The following products were part of the OpenView product set:

- HP OpenView Configuration Management Application Self-Service Manager
- HP OpenView Configuration Management Application Manager
- HP OpenView Configuration Management Inventory Manager
- HP OpenView Configuration Management OS Manager
- HP OpenView Configuration Management Patch Manager
- HP OpenView Configuration Management Application Usage Manager
- HP OpenView Client Configuration Manager

===IUM===
HP OpenView Internet Usage Manager (IUM) provides convergent mediation. It collects, processes and correlates usage records and events from network elements and service applications across voice and data services for prepaid, post-paid and real-time charging in wireless, wireline and cable networks. This usage data can be passed on to business support systems for usage-based billing systems, capacity management and analysis of subscriber behavior.
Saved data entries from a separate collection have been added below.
### config.mk
export PLATFORM = sky130hd
export DESIGN_NAME = spell_mem_arbiter
export DESIGN_NICKNAME = d
export VERILOG_FILES = /design/src/rtl/spell_pkg.sv /design/src/rtl/spell_mem_timeout.sv /design/src/rtl/spell_mem_arbiter.sv
export SDC_FILE = /design/constraint.sdc
export NUM_CORES = 1
export LEC_CHECK = 0
export BUFFER_PORTS_ARGS = -buffer_cell sky130_fd_sc_hd__buf_2
export CORE_ASPECT_RATIO = 1.4
export CORE_MARGIN = 3
export CORE_UTILIZATION = 34
export CTS_CLUSTER_SIZE = 40
export DETAILED_ROUTE_END_ITERATION = 10
export SLEW_MARGIN = 20
export SYNTH_ARGS = -nofsm -noshare
export SYNTH_HDL_FRONTEND = slang
export SYNTH_HIERARCHICAL = 1
export SYNTH_SLANG_ARGS = --single-unit
### constraint.sdc
create_clock -name clk -period 3.05 [get_ports clk]
set_input_delay 0.61 -clock clk [delete_from_list [all_inputs] [get_ports clk]]
set_output_delay 0.61 -clock clk [all_outputs]
set_load 0.1 [all_outputs]
### src/rtl/spell_pkg.sv
// Shared types and constants for the SPELL memory-side bus masters.
package spell_pkg;

    typedef enum logic [1:0] {
        IDLE = 2'd0,
        BUSY = 2'd1,
        RESP = 2'd2
    } arb_state_t;

    typedef enum logic {
        GRANT_FETCH = 1'b0,
        GRANT_DATA  = 1'b1
    } grant_t;

    localparam logic [7:0] ERR_DATA_DEFAULT = 8'hFF;

endpackage

### src/rtl/spell_mem_timeout.sv
// Access watchdog: counts enabled cycles and flags the cycle that reaches LIMIT.
module spell_mem_timeout #(
    parameter logic [7:0] LIMIT = 8'd255
) (
    input  logic clk,
    input  logic rst_n,
    input  logic clear,
    input  logic enable,
    output logic expired
);

    logic [7:0] count;

    // NOTE: sequential state uses non-blocking assignments so every register samples pre-edge values.
    always_ff @(posedge clk) begin
        if (!rst_n) begin
            count <= 8'h00;
        end else if (clear) begin
            count <= 8'h00;
        end else if (enable) begin
            count <= count + 8'd1;
        end
    end

    // Asserted during the LIMIT-th enabled cycle, so exactly LIMIT cycles elapse before abort.
    assign expired = enable && (count >= LIMIT - 8'd1);

endmodule

### src/rtl/spell_mem_arbiter.sv
// Round-robin arbiter between the core's fetch and data ports onto the single memory-router bus.
module spell_mem_arbiter
    import spell_pkg::*;
#(
    parameter int         TIMEOUT_CYCLES = 255,
    parameter logic [7:0] ERR_DATA       = ERR_DATA_DEFAULT
) (
    input  logic       clk,
    input  logic       rst_n,
    input  logic       fetch_req,
    input  logic [7:0] fetch_addr,
    output logic       fetch_ack,
    output logic [7:0] fetch_rdata,
    input  logic       data_req,
    input  logic [7:0] data_addr,
    input  logic       data_write,
    input  logic [7:0] data_wdata,
    output logic       data_ack,
    output logic [7:0] data_rdata,
    output logic       mem_select,
    output logic [7:0] mem_addr,
    output logic [7:0] mem_data_in,
    output logic       mem_type_data,
    output logic       mem_write,
    input  logic [7:0] mem_data_out,
    input  logic       mem_data_ready,
    output logic       bus_error,
    input  logic       err_clear
);

    arb_state_t state, state_next;
    grant_t     last_grant, grant_next;
    logic       grant_valid;
    logic       busy;
    logic       timed_out;
    logic       finish;
    logic       abort;
    logic [7:0] resp_data;

    assign busy   = (state == BUSY);
    assign finish = busy && (mem_data_ready || timed_out);
    assign abort  = busy && !mem_data_ready && timed_out;

    spell_mem_timeout #(
        .LIMIT(8'(TIMEOUT_CYCLES))
    ) u_timeout (
        .clk    (clk),
        .rst_n  (rst_n),
        .clear  (state == RESP),
        .enable (busy),
        .expired(timed_out)
    );

    always_ff @(posedge clk) begin
        if (!rst_n) begin
            state <= IDLE;
        end else begin
            state <= state_next;
        end
    end

    // NOTE: every signal driven here gets a default first, so no path can infer a latch.
    always_comb begin
        state_next  = state;
        grant_next  = last_grant;
        grant_valid = 1'b0;
        resp_data   = mem_write ? 8'h00 : (mem_data_ready ? mem_data_out : ERR_DATA);
        case (state)
            IDLE: begin
                if (fetch_req && data_req) begin
                    grant_valid = 1'b1;
                    grant_next  = (last_grant == GRANT_FETCH) ? GRANT_DATA : GRANT_FETCH;
                end else if (fetch_req) begin
                    grant_valid = 1'b1;
                    grant_next  = GRANT_FETCH;
                end else if (data_req) begin
                    grant_valid = 1'b1;
                    grant_next  = GRANT_DATA;
                end
                if (grant_valid) state_next = BUSY;
            end
            BUSY:    if (finish) state_next = RESP;
            RESP:    state_next = IDLE;
            default: state_next = IDLE;
        endcase
    end

    // Bus fields are latched at grant and held untouched until the access completes.
    always_ff @(posedge clk) begin
        if (!rst_n) begin
            last_grant    <= GRANT_FETCH;
            mem_select    <= 1'b0;
            mem_type_data <= 1'b0;
            mem_write     <= 1'b0;
            mem_addr      <= 8'h00;
            mem_data_in   <= 8'h00;
            fetch_ack     <= 1'b0;
            data_ack      <= 1'b0;
            fetch_rdata   <= 8'h00;
            data_rdata    <= 8'h00;
            bus_error     <= 1'b0;
        end else begin
            last_grant <= grant_next;
            fetch_ack  <= 1'b0;
            data_ack   <= 1'b0;
            if (grant_valid) begin
                mem_select    <= 1'b1;
                mem_type_data <= (grant_next == GRANT_DATA);
                mem_write     <= (grant_next == GRANT_DATA) && data_write;
                mem_addr      <= (grant_next == GRANT_DATA) ? data_addr : fetch_addr;
                mem_data_in   <= (grant_next == GRANT_DATA) ? data_wdata : 8'h00;
            end
            if (finish) begin
                mem_select    <= 1'b0;
                mem_type_data <= 1'b0;
                mem_write     <= 1'b0;
                if (last_grant == GRANT_DATA) begin
                    data_ack   <= 1'b1;
                    data_rdata <= resp_data;
                end else begin
                    fetch_ack   <= 1'b1;
                    fetch_rdata <= resp_data;
                end
            end
            // A timeout in the same cycle as a clear still leaves the flag set.
            if (abort) begin
                bus_error <= 1'b1;
            end else if (err_clear) begin
                bus_error <= 1'b0;
            end
        end
    end

endmodule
===HP Software Business Availability Center (BAC)===
Formerly products from Mercury Interactive and now integrated into the HP portfolio:
- HP Software Business Availability Center / Business Process Monitor (BAC/BPM)
- HP Software Business Availability Center / Real User Management (BAC/RUM)
- HP Software Business Availability Center / System Availability Management (BAC/SAM)
- HP Software Business Availability Center / Diagnostics (BAC/Diags)
- HP Software Business Availability Center / Universal CMDB (BAC/uCMDB)
- HP Software Business Availability Center / Service Level Management (BAC/SLM)
- HP Software Business Availability Center / Problem Isolation (BAC/PI)
- HP Software Business Availability Center / Business Process Insight (BAC/BPI)
- HP Software SiteScope (SiS)

=== HP Software Data Center Automation (DCA) ===
Formerly products from Opsware and now integrated into the HP portfolio:

- HP Software Server Automation (SA) (formerly Opsware Server Automation System (SAS))
- HP Software Storage Essentials (SE) (HP existing product Storage Essentials has been merged with former Opsware Application Storage Automation System (ASAS))
- HP Software Operations Orchestration (OO) (formerly Opsware Process Automation System (PAS) (formerly iConclude Orchestrator ))
- HP Software Network Automation (NA) (formerly Opsware Network Automation System NAS))

== User Groups ==
The OpenView Forum International was an OpenView user group. It became Vivit (in early 2007) and organized the yearly HP Software Forum. In 2007, HP took over responsibility for the HP Software Forum and renamed it HP Software Universe.

While it is not an actual "user group", the ITRC is an online forum about former OpenView and HP Software products. A new user group, the HP Software Solutions Community, officially launched publicly in April 2010 and includes all former software-related communities.